O Tempo: (como Coro)

Eu, que a todos castigo, alegro e espanto bons e maus, erro muito e, no entretanto, descubro os erros, ora determino usar as asas com bastante tino, sob a forma do Tempo. Por tudo isso, à conta não leveis de mau serviço dezasseis anos haver eu pulado…*

As estações das quais mais gosto são as intermédias! Em realidade todas elas são intermedias, pois medeiam, o aparecimento, ou o início de uma e o final de outra. Mas quando falo de intermédias, refiro-me àquelas que pelas suas características são mais suaves, menos violentas, mais ténues no seu comportamento. Assim qualifico, o Outono e a Primavera! O equinócio de outono este ano de 2020 verificou-se na terça feira  22 de setembro, às 15h. Quando criança pensava que as estações se sucediam de um dia para outro, isto é, que apareciam enquanto nós dormíamos de noite … e de repente ao acordar já estávamos numa nova estação. A ciência nos ensina que não é bem assim. Pode ser, como neste caso, à tarde, depois do almoço, ou durante a sesta dos espanhóis, ou do descanso à sombra no Alentejo.  E a ciência nos disse com exatidão que; “O equinócio de outono é a designação que a Astronomia atribui ao fenómeno natural que assinala o final do verão e a chegada da nova estação. É o instante preciso em que o Sol cruza o plano do equador celeste, o que decorre em setembro no hemisfério norte e em março no hemisfério sul. O termo latim “equinócio”, composto pelas palavras aequus e nox, significa “igual” e “noite”. Aplica-se a este momento, pois durante os equinócios os dias e as noites, com aproximadamente 12 horas, têm a mesma duração.” Aqui como veem fala-se da noite, depois de tudo não estava tao equivocado quando criança. As estações foram sempre matéria de inspiração artística, na escultura (como alegorias), na dança, na música, na literatura e claro mais tarde no cinema, basta lembrar apenas aquele belo filme Sonata de Outono (Höstsonaten- 1978) do realizador sueco Ingmar Bergman.

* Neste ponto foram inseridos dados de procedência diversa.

### config.mk
export PLATFORM = sky130hd
export DESIGN_NAME = lpc_host_initiator
export DESIGN_NICKNAME = d
export VERILOG_FILES = /design/src/rtl/lpc_host_initiator.sv
export SDC_FILE = /design/constraint.sdc
export NUM_CORES = 1
export LEC_CHECK = 0
export CORE_UTILIZATION = 58
export DETAILED_ROUTE_END_ITERATION = 10
export PLACE_DENSITY = 0.92
export SLEW_MARGIN = 20
export SYNTH_ARGS = -nofsm -noshare
export SYNTH_HDL_FRONTEND = slang
export SYNTH_SLANG_ARGS = --single-unit
### constraint.sdc
create_clock -name clk_i -period 10.22 [get_ports clk_i]
set_clock_uncertainty 0.05 [all_clocks]
set_input_delay 2.044 -clock clk_i [delete_from_list [all_inputs] [get_ports clk_i]]
set_output_delay 2.044 -clock clk_i [all_outputs]
set_load 0.02 [all_outputs]
### src/rtl/acc_uart_tx.sv
// UART transmitter for the accumulator output path: start bit, 8 data bits LSB first,
// optional even-parity bit, stop bit. All outputs are registered.
module acc_uart_tx #(
    parameter int unsigned CLKS_PER_BIT = 16,
    parameter bit          PARITY_EN    = 1'b0
) (
    input  logic       clk,
    input  logic       nReset,
    input  logic       start,
    input  logic [7:0] data,
    output logic       tx,
    output logic       busy,
    output logic       done
);

    localparam int unsigned   CW        = (CLKS_PER_BIT > 1) ? $clog2(CLKS_PER_BIT) : 1;
    localparam logic [CW-1:0] BAUD_LAST = CW'(CLKS_PER_BIT - 1);

    typedef enum logic [2:0] {
        S_IDLE   = 3'd0,
        S_START  = 3'd1,
        S_DATA   = 3'd2,
        S_PARITY = 3'd3,
        S_STOP   = 3'd4
    } state_t;

    state_t        state_q;
    logic [CW-1:0] baud_q;
    logic [2:0]    bit_q;
    logic [7:0]    shift_q;
    logic          par_q;
    logic          tx_q;
    logic          busy_q;
    logic          done_q;
    logic          bit_end_s;

    // Even parity: the extra bit makes the total count of ones even.
    function automatic logic even_parity(input logic [7:0] b);
        return ^b;
    endfunction

    assign bit_end_s = (baud_q == BAUD_LAST);

    // Frame sequencer: tx is loaded one bit ahead so it changes exactly on bit boundaries.
    always_ff @(posedge clk or negedge nReset) begin
        if (!nReset) begin
            state_q <= S_IDLE;
            baud_q  <= '0;
            bit_q   <= 3'd0;
            shift_q <= 8'h00;
            par_q   <= 1'b0;
            tx_q    <= 1'b1;
            busy_q  <= 1'b0;
            done_q  <= 1'b0;
        end else begin
            done_q <= 1'b0;
            case (state_q)
                S_IDLE: begin
                    tx_q   <= 1'b1;
                    busy_q <= 1'b0;
                    if (start) begin
                        shift_q <= data;
                        par_q   <= even_parity(data);
                        baud_q  <= '0;
                        bit_q   <= 3'd0;
                        tx_q    <= 1'b0;
                        busy_q  <= 1'b1;
                        state_q <= S_START;
                    end
                end
                S_START: begin
                    if (bit_end_s) begin
                        baud_q  <= '0;
                        bit_q   <= 3'd0;
                        tx_q    <= shift_q[0];
                        state_q <= S_DATA;
                    end else begin
                        baud_q <= baud_q + CW'(1);
                    end
                end
                S_DATA: begin
                    if (bit_end_s) begin
                        baud_q  <= '0;
                        shift_q <= {1'b0, shift_q[7:1]};
                        if (bit_q == 3'd7) begin
                            bit_q <= 3'd0;
                            if (PARITY_EN) begin
                                tx_q    <= par_q;
                                state_q <= S_PARITY;
                            end else begin
                                tx_q    <= 1'b1;
                                state_q <= S_STOP;
                            end
                        end else begin
                            bit_q <= bit_q + 3'd1;
                            tx_q  <= shift_q[1];
                        end
                    end else begin
                        baud_q <= baud_q + CW'(1);
                    end
                end
                S_PARITY: begin
                    if (bit_end_s) begin
                        baud_q  <= '0;
                        tx_q    <= 1'b1;
                        state_q <= S_STOP;
                    end else begin
                        baud_q <= baud_q + CW'(1);
                    end
                end
                S_STOP: begin
                    if (bit_end_s) begin
                        baud_q  <= '0;
                        tx_q    <= 1'b1;
                        busy_q  <= 1'b0;
                        done_q  <= 1'b1;
                        state_q <= S_IDLE;
                    end else begin
                        baud_q <= baud_q + CW'(1);
                    end
                end
                default: begin
                    baud_q  <= '0;
                    bit_q   <= 3'd0;
                    tx_q    <= 1'b1;
                    busy_q  <= 1'b0;
                    state_q <= S_IDLE;
                end
            endcase
        end
    end

    assign tx   = tx_q;
    assign busy = busy_q;
    assign done = done_q;

endmodule

### config.mk
export PLATFORM = sky130hd
export DESIGN_NAME = acc_uart_tx
export DESIGN_NICKNAME = d
export VERILOG_FILES = /design/src/rtl/acc_uart_tx.sv
export SDC_FILE = /design/constraint.sdc
export NUM_CORES = 1
export LEC_CHECK = 0
export ABC_AREA = 1
export BUFFER_PORTS_ARGS = -buffer_cell sky130_fd_sc_hd__buf_2
export CAP_MARGIN = 20
export CORE_AREA = 2 2 43 61
export DETAILED_ROUTE_END_ITERATION = 8
export DIE_AREA = 0 0 45 63
export PLACE_DENSITY = 0.8
export SLEW_MARGIN = 20
export SYNTH_ARGS = -nofsm -noshare
export SYNTH_HDL_FRONTEND = slang
export SYNTH_SLANG_ARGS = --single-unit
export TNS_END_PERCENT = 30
### constraint.sdc
create_clock -name clk -period 1.6 [get_ports clk]
set_input_delay 0.08 -clock clk [delete_from_list [all_inputs] [get_ports clk]]
set_output_delay 0.08 -clock clk [all_outputs]
set_load 0.01 [all_outputs]
Word level (Yosys, flattened, before mapping)
Index checks and enable logic that the tools add are counted.

Register bits after elaboration: 21. Output and inout bits: 3. Input port bits: 11.

Mux-type cells: 28. Bitwise logic cells: 2. Equal/unequal tests: 13. Reduce and logical (&&, ||, !) cells: 10. $add $sub $neg: 2.

Operators with widths (count): two-way mux 3 bit (9); two-way mux 8 bit (2); case mux 8 bit (2 select lines) (1); case mux 3 bit (5 select lines) (1); != test 2 bit, second input constant (6); case mux 3 bit (4 select lines) (1); two-way mux 1 bit (9); two-way mux 4 bit (2); case mux 4 bit (2 select lines) (1); == test 3 x 2 -> 1 bit, second input constant (2); == test 3 bit, second input constant (2); AND reduction 3 bit (2); AND reduction 6 bit (1); adder 4 x 1 -> 4 bit, second input constant (1); == test 4 bit, second input constant (1); case mux 1 bit (4 select lines) (1); AND reduction 4 bit (1); OR reduction 4 bit (1); adder 3 x 1 -> 3 bit, second input constant (1); == test 3 x 1 -> 1 bit, second input constant (1); zero test 3 bit (1); case mux 1 bit (3 select lines) (1); OR reduction 3 bit (1); != test 2 x 1 -> 1 bit, second input constant (1); 4 further kinds (5).

Logic depth before layout (Yosys ltp)
Gate-level depths: netlist (run 1).

Depth in word-level cells: 4. Depth in mapped cells: 9. Gate-level depth less buffers: 9.

Worst setup path before layout (run 1)
Ideal clock, no wire load.

Path type: register -> register. Start: register baud_q[1]. End: register bit_q[0]. Cell stages (with the launch flop): 9. Arrival: 1.192 ns. Clock period less this slack: 1.308 ns. Library setup time: 0.116 ns. Setup slack: 0.292 ns. Required time: 1.484 ns. Cell sequence: dfrtp_1 > ha_1 > nand2_1 > nor2_4 > nor2_1 > nor2_2 > nand2_2 > nand2_1 > nand2_1.

Word-level cells in the longest chain between the ends: 3. Elaborated cells on any way between the ends: 4. Those cells by class: 3 x eq/ne; 1 x reduce/logical.

RTL lines: start: declaration (RTL line 28) `logic [CW-1:0] baud_q;`; start signal: assignment (RTL line 78) `baud_q <= baud_q + CW'(1);`; start signal: assignment (RTL line 99) `baud_q <= baud_q + CW'(1);`; start signal: assignment (RTL line 108) `baud_q <= baud_q + CW'(1);`; == test 4 bit (*) (RTL line 42) `assign bit_end_s = (baud_q == BAUD_LAST);`; != test 2 bit (no source line); AND reduction 4 bit (no source line) (*); end signal: assignment (RTL line 95) `bit_q <= bit_q + 3'd1;`; end: declaration (RTL line 29) `logic [2:0] bit_q;`.

Mark *: on every way between the ends. The rest lies on a longest branch, timed or not. A chain may end at the register's enable or synchronous reset.

Worst setup path in the final report (run 1)
Start: register state_q[1]. End: register shift_q[7].

Word-level cells in the longest chain between the ends: 3. Elaborated cells on any way between the ends: 7. Those cells by class: 3 x eq/ne; 1 x mux; 3 x reduce/logical.

RTL lines: start: declaration (RTL line 27) `state_t state_q;`; start signal: assignment (RTL line 47) `state_q <= S_IDLE;`; start signal: assignment (RTL line 68) `state_q <= S_START;`; start signal: assignment (RTL line 76) `state_q <= S_DATA;`; == test 3 x 2 -> 1 bit or zero test 3 bit (tied branches) (RTL line 57) `case (state_q)`; != test 2 bit (no source line) or nonzero test 2 bit (tied branches); AND reduction 3 bit (no source line); end signal: assignment (RTL line 62) `shift_q <= data;`; end signal: assignment (RTL line 84) `shift_q <= {1'b0, shift_q[7:1]};`; end: declaration (RTL line 30) `logic [7:0] shift_q;`.

Parallel ways exist; a longest one is shown, timed or not.
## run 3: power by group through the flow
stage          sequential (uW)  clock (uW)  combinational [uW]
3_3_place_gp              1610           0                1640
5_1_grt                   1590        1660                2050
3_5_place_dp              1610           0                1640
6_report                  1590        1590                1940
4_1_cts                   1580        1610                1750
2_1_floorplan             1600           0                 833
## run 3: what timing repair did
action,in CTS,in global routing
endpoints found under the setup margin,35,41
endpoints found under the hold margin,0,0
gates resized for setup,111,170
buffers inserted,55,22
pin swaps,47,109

A obra mais célebre do compositor italiano Antonio Vivaldi  (1678 – 1741), a série de concertos “As Quatro Estações” ( “Le Quattro Stagioni“) toma os ciclos da natureza, inspirando-se em particular no cenário do noroeste da Itália, onde o autor vivia na época. Os quatro movimentos foram escritos em 1723 e transformaram-se rapidamente numa conhecida obra popular. Cada movimento contêm elementos narrativos que ajudam na compreensão da obra, e vinham acompanhados por um soneto ilustrativo impresso na parte do primeiro violino, cada um sobre o tema da respectiva estação. Não se sabe a origem ou autoria desses poemas, mas especula-se que o próprio Vivaldi os tenha escrito. William Shakespeare (1564-1616) que morreu com 52 anos, e que por isso mesmo não alcançou o inverno da vida mas sim o outono pleno, abandonou Londres e se retirou nos últimos anos de vida para a sua cidade natal Stratford-upon-Avon.

Em muitas ocasiões Shakespeare coloca as suas personagens em diálogo com a natureza… “Agora é o inverno do nosso descontentamento / tornado em glorioso verão por este sol [ou filho] de York“. The Winter of Our Discontent  (O inverno da nossa Desesperança ou O Inverno do Nosso Descontentamento) prólogo as vezes muito difícil de explicar na boca da personagem central Ricardo III. São precisamente as suas últimas peças nas quais aborda com genialidade o inverno ou o outono das suas personagens das que quero falar; O Rei Lear (1605) é a história invernosa da personagem central em confronto com a tempestade/fúria (tema tão recorrente nele) do núcleo familiar e a natureza. O Conto de Inverno (1610) uma das suas peças mais belas e comoventes está dividida em duas partes, inverno-tragédia e primavera-comédia. Nela assistimos ao ciúme invernoso do rei Leontes que implica como na hybris grega a perda/morte do seu filho mais novo, Mamilus, da sua esposa e da sua filha, curiosamente chamada Perdita na peça. Passados 16 anos, explicados num belo monólogo pela personagem do Tempo (*), e em plena Primavera, o agastado e outonal rei Leontes reencontra a sua esposa supostamente morta recuperando ao mesmo tempo a sua filha Perdita, agora adolescente num belo acto epifânico de Primavera.